Using the data below, return the stretch from the line that contains "min_period_ns = 1.882" through the line that contains "final_area_mm2 = 0.003722", both included, exactly as it stands and nothing beyond it.
★ ★ ★ ★ ★
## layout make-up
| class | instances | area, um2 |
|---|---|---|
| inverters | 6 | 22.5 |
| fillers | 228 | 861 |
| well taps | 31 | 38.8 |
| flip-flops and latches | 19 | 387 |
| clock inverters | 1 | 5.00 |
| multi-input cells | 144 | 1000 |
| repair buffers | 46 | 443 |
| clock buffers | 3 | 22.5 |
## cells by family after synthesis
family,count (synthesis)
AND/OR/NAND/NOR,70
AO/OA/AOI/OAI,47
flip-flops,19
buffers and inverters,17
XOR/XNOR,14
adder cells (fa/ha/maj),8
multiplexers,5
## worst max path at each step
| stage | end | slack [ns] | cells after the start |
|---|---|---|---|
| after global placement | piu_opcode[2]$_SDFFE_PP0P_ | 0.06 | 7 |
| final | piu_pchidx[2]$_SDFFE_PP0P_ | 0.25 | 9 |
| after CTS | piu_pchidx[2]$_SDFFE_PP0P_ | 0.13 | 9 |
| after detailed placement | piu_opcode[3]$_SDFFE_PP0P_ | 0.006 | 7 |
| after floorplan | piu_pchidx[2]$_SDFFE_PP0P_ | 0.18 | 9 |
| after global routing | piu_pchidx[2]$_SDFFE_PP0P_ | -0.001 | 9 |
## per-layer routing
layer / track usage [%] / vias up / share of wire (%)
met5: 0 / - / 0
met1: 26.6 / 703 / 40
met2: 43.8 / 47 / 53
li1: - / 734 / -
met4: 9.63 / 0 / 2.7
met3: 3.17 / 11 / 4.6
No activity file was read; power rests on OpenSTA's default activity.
**config.mk**
```make
export PLATFORM = sky130hd
export DESIGN_NAME = vi_frame_sync
export DESIGN_NICKNAME = d
export VERILOG_FILES = /design/src/rtl/vi_pkg.sv /design/src/rtl/vi_edge_sync.sv /design/src/rtl/vi_frame_sync.sv
export SDC_FILE = /design/constraint.sdc
export NUM_CORES = 1
export LEC_CHECK = 0
export ABC_AREA = 1
export BUFFER_PORTS_ARGS = -buffer_cell sky130_fd_sc_hd__clkbuf_2
export CAP_MARGIN = 20
export CORE_ASPECT_RATIO = 2
export CORE_UTILIZATION = 40
export CTS_BUF_LIST = sky130_fd_sc_hd__clkbuf_4 sky130_fd_sc_hd__clkbuf_8 sky130_fd_sc_hd__clkbuf_16
export CTS_CLUSTER_DIAMETER = 80
export DETAILED_ROUTE_END_ITERATION = 8
export PLACE_DENSITY_LB_ADDON = 0.1
export SLEW_MARGIN = 5
export SYNTH_ARGS = -nofsm -noshare
export SYNTH_HDL_FRONTEND = slang
export SYNTH_SLANG_ARGS = --single-unit
export TNS_END_PERCENT = 30
```
**constraint.sdc**
```tcl
create_clock -name clk -period 2.11 [get_ports clk]
set_input_delay 0 -clock clk [delete_from_list [all_inputs] [get_ports clk]]
set_output_delay 0 -clock clk [all_outputs]
set_load 0.05 [all_outputs]
```
**src/rtl/vi_pkg.sv**
```systemverilog
// Shared VI marker definitions: frame length, index width and the
// receiver lock state encoding (also used by the VI transmitter).
package vi_pkg;

  localparam int PULSES_DEF = 39;
  localparam int IDX_W      = 6;

  typedef enum logic {
    SEARCH = 1'b0,
    TRACK  = 1'b1
  } vi_state_e;

endpackage

```
**src/rtl/vi_edge_sync.sv**
```systemverilog
// Brings the asynchronous VI line into the clk domain and produces
// registered rise/fall strobes aligned with the synced line level.
module vi_edge_sync (
  input  logic clk,
  input  logic rst,
  input  logic din,
  output logic line,
  output logic rise,
  output logic fall
);

  // [0],[1] form the 2-FF synchronizer; [2] is the edge-detect history
  logic [2:0] sync_reg;
  logic       rise_reg;
  logic       fall_reg;

  always_ff @(posedge clk) begin
    if (!rst) begin
      sync_reg <= '0;
      rise_reg <= 1'b0;
      fall_reg <= 1'b0;
    end else begin
      sync_reg <= {sync_reg[1:0], din};
      rise_reg <= sync_reg[1] & ~sync_reg[2];
      fall_reg <= ~sync_reg[1] & sync_reg[2];
    end
  end

  assign line = sync_reg[2];
  assign rise = rise_reg;
  assign fall = fall_reg;

endmodule

```
**src/rtl/vi_frame_sync.sv**
```systemverilog
// VI marker receiver: measures high/low phase widths, finds the suppressed
// pulse (gap), indexes pulses within the frame and tracks frame lock.
module vi_frame_sync
  import vi_pkg::*;
#(
  parameter int PULSES      = PULSES_DEF,
  parameter int CNT_W       = 10,
  parameter int LOCK_FRAMES = 2,
  parameter int IDLE_MAX    = 1000
) (
  input  logic             clk,
  input  logic             rst,
  input  logic             iVI,
  output logic             oPulse,
  output logic [IDX_W-1:0] oIdx,
  output logic             oFrame,
  output logic             oLocked,
  output logic             oErr
);

  localparam int IDLE_W = $clog2(IDLE_MAX);
  localparam int GOOD_W = $clog2(LOCK_FRAMES + 1);

  localparam logic [CNT_W-1:0]  CNT_MAX    = '1;
  localparam logic [IDX_W-1:0]  IDX_LAST   = IDX_W'(PULSES - 1);
  localparam logic [IDLE_W-1:0] IDLE_LAST  = IDLE_W'(IDLE_MAX - 1);
  localparam logic [GOOD_W-1:0] GOOD_FINAL = GOOD_W'(LOCK_FRAMES - 1);

  logic line;
  logic rise;
  logic fall;

  vi_state_e         state_reg, state_next;
  logic [CNT_W-1:0]  hi_cnt_reg, hi_cnt_next;
  logic [CNT_W-1:0]  lo_cnt_reg, lo_cnt_next;
  logic [CNT_W-1:0]  hi_width_reg, hi_width_next;
  logic [IDX_W-1:0]  idx_reg, idx_next;
  logic [GOOD_W-1:0] good_cnt_reg, good_cnt_next;
  logic              aligned_reg, aligned_next;
  logic [IDLE_W-1:0] idle_cnt_reg, idle_cnt_next;
  logic              idle_armed_reg, idle_armed_next;
  logic              pulse_reg, pulse_next;
  logic              frame_reg, frame_next;
  logic              err_reg, err_next;

  logic gap;
  logic idle_hit;
  logic frame_good;

  vi_edge_sync u_edge_sync (
    .clk  (clk),
    .rst  (rst),
    .din  (iVI),
    .line (line),
    .rise (rise),
    .fall (fall)
  );

  // Compare one bit wider so 2*hi_width cannot overflow
  assign gap        = (hi_width_reg != '0) &&
                      ({1'b0, lo_cnt_reg} > {hi_width_reg, 1'b0});
  assign frame_good = (idx_reg == IDX_LAST);
  assign idle_hit   = idle_armed_reg && !rise && !fall &&
                      (idle_cnt_reg == IDLE_LAST);

  // Phase width counters, saturating
  always_comb begin
    hi_cnt_next   = hi_cnt_reg;
    lo_cnt_next   = lo_cnt_reg;
    hi_width_next = hi_width_reg;

    if (rise) begin
      hi_cnt_next = CNT_W'(1);
    end else if (line && (hi_cnt_reg != CNT_MAX)) begin
      hi_cnt_next = hi_cnt_reg + 1'b1;
    end

    if (rise) begin
      lo_cnt_next = '0;
    end else if (fall) begin
      lo_cnt_next = CNT_W'(1);
    end else if (!line && (lo_cnt_reg != CNT_MAX)) begin
      lo_cnt_next = lo_cnt_reg + 1'b1;
    end

    if (idle_hit) begin
      hi_width_next = '0;
    end else if (fall) begin
      hi_width_next = hi_cnt_reg;
    end
  end

  // Loss-of-signal timer: fires once per quiet stretch, re-armed by any edge
  always_comb begin
    idle_cnt_next   = idle_cnt_reg;
    idle_armed_next = idle_armed_reg;
    if (rise || fall) begin
      idle_cnt_next   = '0;
      idle_armed_next = 1'b1;
    end else if (idle_hit) begin
      idle_armed_next = 1'b0;
    end else if (idle_armed_reg) begin
      idle_cnt_next = idle_cnt_reg + 1'b1;
    end
  end

  always_comb begin
    state_next    = state_reg;
    idx_next      = idx_reg;
    good_cnt_next = good_cnt_reg;
    aligned_next  = aligned_reg;
    pulse_next    = rise;
    frame_next    = 1'b0;
    err_next      = 1'b0;

    if (idle_hit) begin
      state_next    = SEARCH;
      good_cnt_next = '0;
      aligned_next  = 1'b0;
      err_next      = (state_reg == TRACK);
    end else if (rise && gap) begin
      idx_next     = '0;
      frame_next   = 1'b1;
      aligned_next = 1'b1;
      // A bad gap still realigns the index, so the next gap is checked
      if (aligned_reg) begin
        if (frame_good) begin
          if (state_reg == SEARCH) begin
            good_cnt_next = good_cnt_reg + 1'b1;
            if (good_cnt_reg == GOOD_FINAL) begin
              state_next = TRACK;
            end
          end
        end else begin
          good_cnt_next = '0;
          if (state_reg == TRACK) begin
            err_next   = 1'b1;
            state_next = SEARCH;
          end
        end
      end
    end else if (rise) begin
      if (idx_reg == IDX_LAST) begin
        good_cnt_next = '0;
        if (state_reg == TRACK) begin
          err_next     = 1'b1;
          state_next   = SEARCH;
          aligned_next = 1'b0;
        end
      end else begin
        idx_next = idx_reg + 1'b1;
      end
    end
  end

  always_ff @(posedge clk) begin
    if (!rst) begin
      state_reg      <= SEARCH;
      hi_cnt_reg     <= '0;
      lo_cnt_reg     <= '0;
      hi_width_reg   <= '0;
      idx_reg        <= '0;
      good_cnt_reg   <= '0;
      aligned_reg    <= 1'b0;
      idle_cnt_reg   <= '0;
      idle_armed_reg <= 1'b1;
      pulse_reg      <= 1'b0;
      frame_reg      <= 1'b0;
      err_reg        <= 1'b0;
    end else begin
      state_reg      <= state_next;
      hi_cnt_reg     <= hi_cnt_next;
      lo_cnt_reg     <= lo_cnt_next;
      hi_width_reg   <= hi_width_next;
      idx_reg        <= idx_next;
      good_cnt_reg   <= good_cnt_next;
      aligned_reg    <= aligned_next;
      idle_cnt_reg   <= idle_cnt_next;
      idle_armed_reg <= idle_armed_next;
      pulse_reg      <= pulse_next;
      frame_reg      <= frame_next;
      err_reg        <= err_next;
    end
  end

  assign oPulse  = pulse_reg;
  assign oIdx    = idx_reg;
  assign oFrame  = frame_reg;
  assign oErr    = err_reg;
  assign oLocked = (state_reg == TRACK);

endmodule

```
# After elaboration in Yosys (flattened, before gate mapping)
# Index checks and enable logic that the tools add are counted.
[totals] regBits=59 inputBits=3 output_inout_bits=10 elab_cells=95
[op_classes] n_addsub=5 magnitude_cmp=1 n_eq_ne=8 mux=32 bitwise_logic=6 reduce_logical=26
[ops] operator="10-bit by 1-bit adder with 10-bit output, second input constant" count=3
[ops] operator="1-bit 2-to-1 mux" count=23
[ops] operator="10-bit inequality test, second input constant" count=2
[ops] operator="6-bit 2-to-1 mux" count=3
[ops] operator="2-bit 2-to-1 mux" count=6
[ops] operator="10-bit by 11-bit > comparator with 1-bit output" count=1
[ops] operator="10-bit equality test, second input constant" count=1
[ops] operator="10-bit nonzero test" count=1
[ops] operator="2-bit nonzero test" count=5
[ops] operator="3-bit AND reduction" count=3
[ops] operator="1-bit logical AND" count=7
[ops] operator="6-bit by 1-bit adder with 6-bit output, second input constant" count=1
[ops] operator="6-bit equality test, second input constant" count=1
[ops] operator="2-bit OR reduction" count=3
[ops] operator="1-bit NOT" count=4
[ops] operator="4-bit AND reduction" count=1
[ops] operator="1-bit logical NOT" count=3
[ops] operator="3-bit inequality test, second input constant" count=1
[ops] operator="3-bit OR reduction" count=1
[ops] operator="2-bit by 1-bit adder with 2-bit output, second input constant" count=1
[ops] operator="1-bit AND" count=2
[ops] operator="2-bit by 1-bit equality test with 1-bit output, second input constant" count=1
[ops] operator="2-bit by 1-bit inequality test with 1-bit output, second input constant" count=1
[ops] operator="2-bit inequality test, second input constant" count=1
[ops] operator="2 further kinds" count=2

# Logic depth before layout (Yosys ltp)
[depth] depth_word=6 ltp_mapped=15

# Hierarchy
# A second synthesis with hierarchy kept.
[hier_totals] cells_unflattened=444 hier_area_um2=3110.5
[modules_own_cells] mod="vi_frame_sync" n_inst=1 cells_per_inst=430 area_per_inst_um2=2974.1 seq_area_each_um2=1081.0
[modules_own_cells] mod="vi_edge_sync" n_inst=1 cells_per_inst=14 area_per_inst_um2=136.4 seq_area_each_um2=100.1

# Worst setup path after synthesis
# OpenSTA, ideal clock, no wires.
[synth_timing] path_kind="register to register" startpoint="register idx_reg[0], in the netlist oIdx[0]" endpoint="register good_cnt_reg[0]" setup_ns=0.115 t_arrival_ns=1.611 required_ns=1.995 setup_slack_ns=0.384 path_stages_with_launch=11 n_path_buf=0 period_less_slack_ns=1.726 path_cell_list="dfxtp_1 -> inv_1 -> ha_1 -> nand3_1 -> inv_1 -> nand2_1 -> nand3_1 -> nand2_1 -> nand3_1 -> nand2_1 -> nor2_1"
[synth_between] elab_chain_len=4 word_cells_on_any_way=7 classes_between="eq/ne (2); mux (3); reduce/logical (2)"
[synth_rtl] item="start, declared" line="vi_frame_sync.sv:37" text="logic [IDX_W-1:0] idx_reg, idx_next;"
[synth_rtl] item="start signal, assigned" line="vi_frame_sync.sv:175" text="idx_reg <= idx_next;"
[synth_rtl] item="6-bit equality test (*)" line="vi_frame_sync.sv:62, vi_frame_sync.sv:143"
[synth_rtl] item="2-bit 2-to-1 mux" line="vi_frame_sync.sv:127" text="if (frame_good) begin"
[synth_rtl] item="2-bit 2-to-1 mux" line="vi_frame_sync.sv:126" text="if (aligned_reg) begin"
[synth_rtl] item="2-bit 2-to-1 mux" line="vi_frame_sync.sv:121" text="end else if (rise && gap) begin"
[synth_rtl] item="end signal, assigned" line="vi_frame_sync.sv:176" text="good_cnt_reg <= good_cnt_next;"
[synth_rtl] item="end, declared" line="vi_frame_sync.sv:38" text="logic [GOOD_W-1:0] good_cnt_reg, good_cnt_next;"
# Every way passes the cells marked *; elsewhere a longest branch is shown, timed or not. The select of a mux whose other input is x is not followed.
# A chain may end at the register's enable or synchronous reset.

# Worst setup path in the final report
[layout_timing] startpoint="register lo_cnt_reg[9]" endpoint="register idx_reg[4], in the netlist oIdx[4]"
[layout_between] elab_chain_len=5 word_cells_on_any_way=7 classes_between="order compare (1); eq/ne (1); mux (1); reduce/logical (4)"
[layout_rtl] item="start, declared" line="vi_frame_sync.sv:35" text="logic [CNT_W-1:0] lo_cnt_reg, lo_cnt_next;"
[layout_rtl] item="start signal, assigned" line="vi_frame_sync.sv:173" text="lo_cnt_reg <= lo_cnt_next;"
[layout_rtl] item="10-bit by 11-bit > comparator with 1-bit output (*)" line="vi_frame_sync.sv:61" text="({1'b0, lo_cnt_reg} > {hi_width_reg, 1'b0});"
[layout_rtl] item="1-bit logical AND (*)" line="vi_frame_sync.sv:60" text="assign gap = (hi_width_reg != '0) &&"
[layout_rtl] item="1-bit logical AND (*)" line="vi_frame_sync.sv:121"
[layout_rtl] item="2-bit by 1-bit inequality test with 1-bit output (no line) or 2-bit nonzero test (tied branches)"
[layout_rtl] item="3-bit AND reduction (no line)"
# Every way passes the cells marked *; elsewhere a longest branch is shown, timed or not.

==> results.toml <==
[status]
status = "finished clean"

[setup_path]
worstPathRequired_ns = 2.34
crit_path_max_incr_delay_ns = 0.44
reg2regPathDepth = 13
cp_cell_sequence = "ha_1 -> nand2_1 -> nor2_1 -> nand3_1 -> nand2_1 -> nor2_2 -> nand2_2 -> nand2_2 -> nand2_2 -> inv_2 -> nand2_1 -> nand2_1 -> nor2_1"
crit_top_cell = "nand2_1"
start_kind = "flip-flop"
worst-path-max-fanout = 7
critPathSlowestCell = "dfxtp_1"
crit_type = "reg -> reg"
cp-end-kind = "flip-flop"
crit_arrival_ns = 2.11

[timing]
min_period_ns = 1.882
fin_crit_sh = 0.8917
slew_headroom = 0.6819
setup_viol = 0
fin_setup_tns_ns = 0
clock_skew_ns = 0.003316
fmax_mhz = 531.5
drv_slew = 0
worst_pin_slew_ns = 0.4735
final_hold_viol_count = 0
rsz0062_at_grt = "no"

[synthesis]
synth.distinct_cells = 32
avgSynthCellArea_um2 = 6.970
synth_edf_count = 0
synth_top_flop_cell = "dfxtp_1"
syn_area_mm2 = 0.003248
synth_fp_nets = 484
synth-seq-cells = 59
ys.warnings.count = 0
netlist.area_leader.share = 0.3636
synth_area_leaders = "dfxtp_1, nand2_1, nor2_1"
yosysTopAreaCell = "dfxtp_1"
synth_cells = 466
yosysSeqAreaShare = 0.3636
async_reset_ff_frac = 0

[floorplanning]
die_area_mm2 = 0.008507
initial_core_util = 0.4119
die_x_um = 65.72
core_area_mm2 = 0.007885
ios = 13
rows = 46
die_y_um = 129.4

[layout]
multi_input_area_mm2 = 0.001750
nets = 504
layout_common_cells = "nand2_1, nor2_1, inv_1"
final_common_cell = "nand2_1"
final_area_mm2 = 0.003722
ff_latch_area_mm2 = 0.001184
nFillCells = 809
area_growth_pct = 14.60
drive_gt1_frac = 0.1426
n_antenna_cell = 0

[cts]
tritoncts = "built"
htree_levels = 3
ctsLongestPathBuffers = 2
cts_setup_buffers = 0
clk_latency_ns = 0.33
cts-root-buf = "clkbuf_16"
cts.sinks = 59
clk_pin_slew_worst_paths_ns = 0.05
cts_buffers = 9

[global_routing]
grt_pass1_wl_mm = 13.38
grt_antenna_before_repair = 0
grt_pass1_vias = 2828
grt_overflow = 0
grt_max_degree = 22
track_usage = 0.2097

[routing]
num_vias = 2864
wl_mm = 7.712
drc_errors = 0
initialDrtViolationCount = 88
avgRoutedWirePerCell_um = 13.14
drtPass1Iterations = 4
vias_per_cell = 4.879
ant_nets = 0

[job]
max_cap_viol_count = 0

[hold_path]
whs_path_depth = 3
hold_class = "in -> reg"

[power_and_ir_drop]
power_density_mw_per_mm2 = 738.0
ir_worst_vdd_mv = 0.4700
leakagePower_uw = 0.001594
power.total_uw = 2747

[placed_design]
io_buffer_count = 12
place_area_mm2 = 0.003411
gp_congestion = 0.8136
dp_hpwl_mm = 5.925
-- synthesized netlist by cell type (6+ instances only) --
cell	number
a21oi_1	35
dfxtp_1	59
ha_1	15
inv_1	61
inv_2	7
nand2_1	112
nand2_2	7
nand3_1	24
nand3_2	6
nand4_1	8
nor2_1	62
nor3_1	12
o21ai_0	9
xor2_1	13
-- worst paths after layout --
path                      startpoint                 endpoint  slack, ns
max                    lo_cnt_reg[9]                  oIdx[4]       0.23
min                              rst  u_edge_sync.sync_reg[1]       0.04
max reg2reg            lo_cnt_reg[9]                  oIdx[4]       0.23
min reg2reg  u_edge_sync.sync_reg[0]  u_edge_sync.sync_reg[1]       0.41
-- per-layer routing --
layer  part of all wire  wire length (um)  GRT usage
met4              0.021               161    0.08951
met5                  0                 0          0
met2               0.57              4363     0.3896
met3              0.019               150    0.04489
met1               0.39              3037     0.2178
-- what timing repair did --
| action | CTS | global route |
|---|---|---|
| resized for setup | 0 | 2 |
| hold buffers | 1 | 0 |
| endpoints found under the setup margin | 0 | 1 |
| endpoints found under the hold margin | 1 | 0 |
-- layout make-up --
type,instances,share of cell area
clock buffer,11,0.06622
tap,96,0.03227
multi-input combinational,329,0.4703
timing repair buffer,18,0.02891
sequential,59,0.3180
inverter,69,0.07025
clock inverter,5,0.01412
-- cell families after synthesis --
kind of cell,after synthesis,share of synthesized area
buffers and inverters,78,0.09746
DFF,59,0.3636
xor gates and xnor gates,18,0.04854
AOI/OAI and AO/OA,52,0.09014
adders and majority gates,15,0.05778
and+or+nand+nor,244,0.3425
-- per-stage QoR --
step,utilization,hold slack (ns),cells,setup WS (ns)
global placement,0.4326,0.1844,570,0.2300
CTS,0.4718,0.03407,587,0.2143
global route,0.4721,0.06060,587,0.001642
floorplan,-,0.09763,466,0.3838
finish,0.4721,0.03546,587,0.2285
detailed placement,0.4326,0.1910,570,0.2239
-- power breakdown --
| part | internal [uW] | switching, uW | total, uW |
|---|---|---|---|
| sequential | 1140 | 17.8 | 1150 |
| combinational | 43.4 | 98.6 | 142 |
| clock | 951 | 501 | 1450 |
| total | 2130 | 618 | 2750 |
-- worst max-delay path, delay by kind of cell (launching register included) --
| family | cells | cell delay, ns |
|---|---|---|
| simple gates | 11 | 0.92 |
| flops | 1 | 0.44 |
| fa+ha+maj | 1 | 0.30 |
| buf+inv | 1 | 0.12 |
(Power assumes the default switching activity.)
★ ★ ★ ★ ★
## YOUR RESPONSE:
min_period_ns = 1.882
fin_crit_sh = 0.8917
slew_headroom = 0.6819
setup_viol = 0
fin_setup_tns_ns = 0
clock_skew_ns = 0.003316
fmax_mhz = 531.5
drv_slew = 0
worst_pin_slew_ns = 0.4735
final_hold_viol_count = 0
rsz0062_at_grt = "no"

[synthesis]
synth.distinct_cells = 32
avgSynthCellArea_um2 = 6.970
synth_edf_count = 0
synth_top_flop_cell = "dfxtp_1"
syn_area_mm2 = 0.003248
synth_fp_nets = 484
synth-seq-cells = 59
ys.warnings.count = 0
netlist.area_leader.share = 0.3636
synth_area_leaders = "dfxtp_1, nand2_1, nor2_1"
yosysTopAreaCell = "dfxtp_1"
synth_cells = 466
yosysSeqAreaShare = 0.3636
async_reset_ff_frac = 0

[floorplanning]
die_area_mm2 = 0.008507
initial_core_util = 0.4119
die_x_um = 65.72
core_area_mm2 = 0.007885
ios = 13
rows = 46
die_y_um = 129.4

[layout]
multi_input_area_mm2 = 0.001750
nets = 504
layout_common_cells = "nand2_1, nor2_1, inv_1"
final_common_cell = "nand2_1"
final_area_mm2 = 0.003722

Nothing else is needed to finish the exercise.